Data supplied:
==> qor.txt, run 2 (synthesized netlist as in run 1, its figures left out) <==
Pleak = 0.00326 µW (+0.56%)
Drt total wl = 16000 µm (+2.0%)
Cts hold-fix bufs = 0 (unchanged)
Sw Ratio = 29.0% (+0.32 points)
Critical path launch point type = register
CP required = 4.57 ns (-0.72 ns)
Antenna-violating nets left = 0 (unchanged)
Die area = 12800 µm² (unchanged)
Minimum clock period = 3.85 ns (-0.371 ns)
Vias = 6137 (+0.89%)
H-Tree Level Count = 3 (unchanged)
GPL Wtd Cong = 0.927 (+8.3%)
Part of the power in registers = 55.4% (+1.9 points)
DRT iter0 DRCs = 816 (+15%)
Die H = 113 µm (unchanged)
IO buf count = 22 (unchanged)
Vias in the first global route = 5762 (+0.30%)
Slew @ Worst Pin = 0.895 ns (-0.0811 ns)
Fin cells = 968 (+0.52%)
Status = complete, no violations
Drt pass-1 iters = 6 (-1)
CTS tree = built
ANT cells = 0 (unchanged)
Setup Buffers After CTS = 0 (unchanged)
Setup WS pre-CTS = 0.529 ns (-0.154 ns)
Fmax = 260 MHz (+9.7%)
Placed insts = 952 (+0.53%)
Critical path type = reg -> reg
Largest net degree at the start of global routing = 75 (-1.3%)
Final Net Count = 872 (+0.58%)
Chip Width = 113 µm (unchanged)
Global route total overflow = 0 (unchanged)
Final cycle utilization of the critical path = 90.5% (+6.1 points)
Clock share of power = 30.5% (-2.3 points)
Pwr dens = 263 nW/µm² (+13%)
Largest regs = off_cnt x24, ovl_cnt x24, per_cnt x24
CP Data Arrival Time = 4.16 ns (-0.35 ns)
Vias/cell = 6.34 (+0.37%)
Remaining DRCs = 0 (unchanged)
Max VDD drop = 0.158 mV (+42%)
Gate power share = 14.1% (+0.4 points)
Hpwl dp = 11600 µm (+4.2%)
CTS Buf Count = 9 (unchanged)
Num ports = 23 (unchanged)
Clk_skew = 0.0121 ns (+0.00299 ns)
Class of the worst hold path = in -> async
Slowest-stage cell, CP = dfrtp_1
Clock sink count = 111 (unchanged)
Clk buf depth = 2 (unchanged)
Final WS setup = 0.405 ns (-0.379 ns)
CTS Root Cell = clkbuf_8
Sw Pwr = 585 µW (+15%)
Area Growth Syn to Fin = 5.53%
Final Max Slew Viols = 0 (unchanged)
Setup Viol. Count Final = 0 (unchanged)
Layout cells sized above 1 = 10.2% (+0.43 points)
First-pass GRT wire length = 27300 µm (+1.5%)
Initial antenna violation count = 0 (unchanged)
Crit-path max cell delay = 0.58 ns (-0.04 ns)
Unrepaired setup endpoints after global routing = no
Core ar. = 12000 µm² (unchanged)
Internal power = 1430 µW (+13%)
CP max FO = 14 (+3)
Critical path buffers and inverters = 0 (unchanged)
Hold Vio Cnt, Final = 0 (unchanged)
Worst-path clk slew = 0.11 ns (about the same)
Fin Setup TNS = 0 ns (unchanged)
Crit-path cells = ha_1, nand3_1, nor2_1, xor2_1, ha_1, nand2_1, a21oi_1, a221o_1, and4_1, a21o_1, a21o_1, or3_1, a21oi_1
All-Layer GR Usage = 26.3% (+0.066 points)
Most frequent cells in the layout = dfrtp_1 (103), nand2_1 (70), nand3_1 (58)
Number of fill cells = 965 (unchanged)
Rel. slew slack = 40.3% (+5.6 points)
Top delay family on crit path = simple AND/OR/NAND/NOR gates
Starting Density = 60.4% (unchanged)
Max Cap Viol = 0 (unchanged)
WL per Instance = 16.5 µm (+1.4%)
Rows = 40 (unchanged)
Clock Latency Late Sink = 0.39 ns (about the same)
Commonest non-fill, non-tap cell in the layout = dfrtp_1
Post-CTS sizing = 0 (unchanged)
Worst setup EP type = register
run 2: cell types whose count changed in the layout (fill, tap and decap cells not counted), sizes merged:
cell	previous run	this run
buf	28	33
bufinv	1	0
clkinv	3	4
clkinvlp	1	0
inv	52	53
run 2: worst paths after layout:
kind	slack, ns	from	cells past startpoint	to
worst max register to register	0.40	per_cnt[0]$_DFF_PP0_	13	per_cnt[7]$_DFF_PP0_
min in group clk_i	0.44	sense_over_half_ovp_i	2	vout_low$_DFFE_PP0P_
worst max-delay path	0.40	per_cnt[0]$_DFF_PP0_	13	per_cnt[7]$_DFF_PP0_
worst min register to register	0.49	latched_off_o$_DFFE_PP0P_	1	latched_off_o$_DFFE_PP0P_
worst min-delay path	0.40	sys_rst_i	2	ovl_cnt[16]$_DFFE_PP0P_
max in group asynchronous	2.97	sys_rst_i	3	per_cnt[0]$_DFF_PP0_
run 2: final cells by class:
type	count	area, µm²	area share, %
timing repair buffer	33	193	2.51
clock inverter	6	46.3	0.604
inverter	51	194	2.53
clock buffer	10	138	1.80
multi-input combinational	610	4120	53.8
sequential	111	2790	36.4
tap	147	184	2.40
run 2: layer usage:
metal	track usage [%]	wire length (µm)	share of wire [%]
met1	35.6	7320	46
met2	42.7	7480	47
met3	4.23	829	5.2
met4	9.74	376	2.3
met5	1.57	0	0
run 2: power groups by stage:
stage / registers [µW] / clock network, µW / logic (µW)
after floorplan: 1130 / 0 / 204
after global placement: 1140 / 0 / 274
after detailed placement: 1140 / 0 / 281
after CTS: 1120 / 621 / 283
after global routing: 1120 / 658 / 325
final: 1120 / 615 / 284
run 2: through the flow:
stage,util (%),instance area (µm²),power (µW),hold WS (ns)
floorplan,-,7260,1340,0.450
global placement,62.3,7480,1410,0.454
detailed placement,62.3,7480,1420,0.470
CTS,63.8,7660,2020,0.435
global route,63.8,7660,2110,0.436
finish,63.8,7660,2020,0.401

* * *

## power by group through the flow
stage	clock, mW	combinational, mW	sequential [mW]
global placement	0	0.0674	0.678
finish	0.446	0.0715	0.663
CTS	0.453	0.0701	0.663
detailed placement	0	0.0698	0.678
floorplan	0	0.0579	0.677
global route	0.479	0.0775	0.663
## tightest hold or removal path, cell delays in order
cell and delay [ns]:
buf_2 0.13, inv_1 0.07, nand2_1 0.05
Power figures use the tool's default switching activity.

Instructions for the task:
Looking at the data above, return every line from the one with "floorplan,-,7260,1340,0.450" down to the one with "finish,63.8,7660,2020,0.401", exactly and inclusively.

Finished task:
floorplan,-,7260,1340,0.450
global placement,62.3,7480,1410,0.454
detailed placement,62.3,7480,1420,0.470
CTS,63.8,7660,2020,0.435
global route,63.8,7660,2110,0.436
finish,63.8,7660,2020,0.401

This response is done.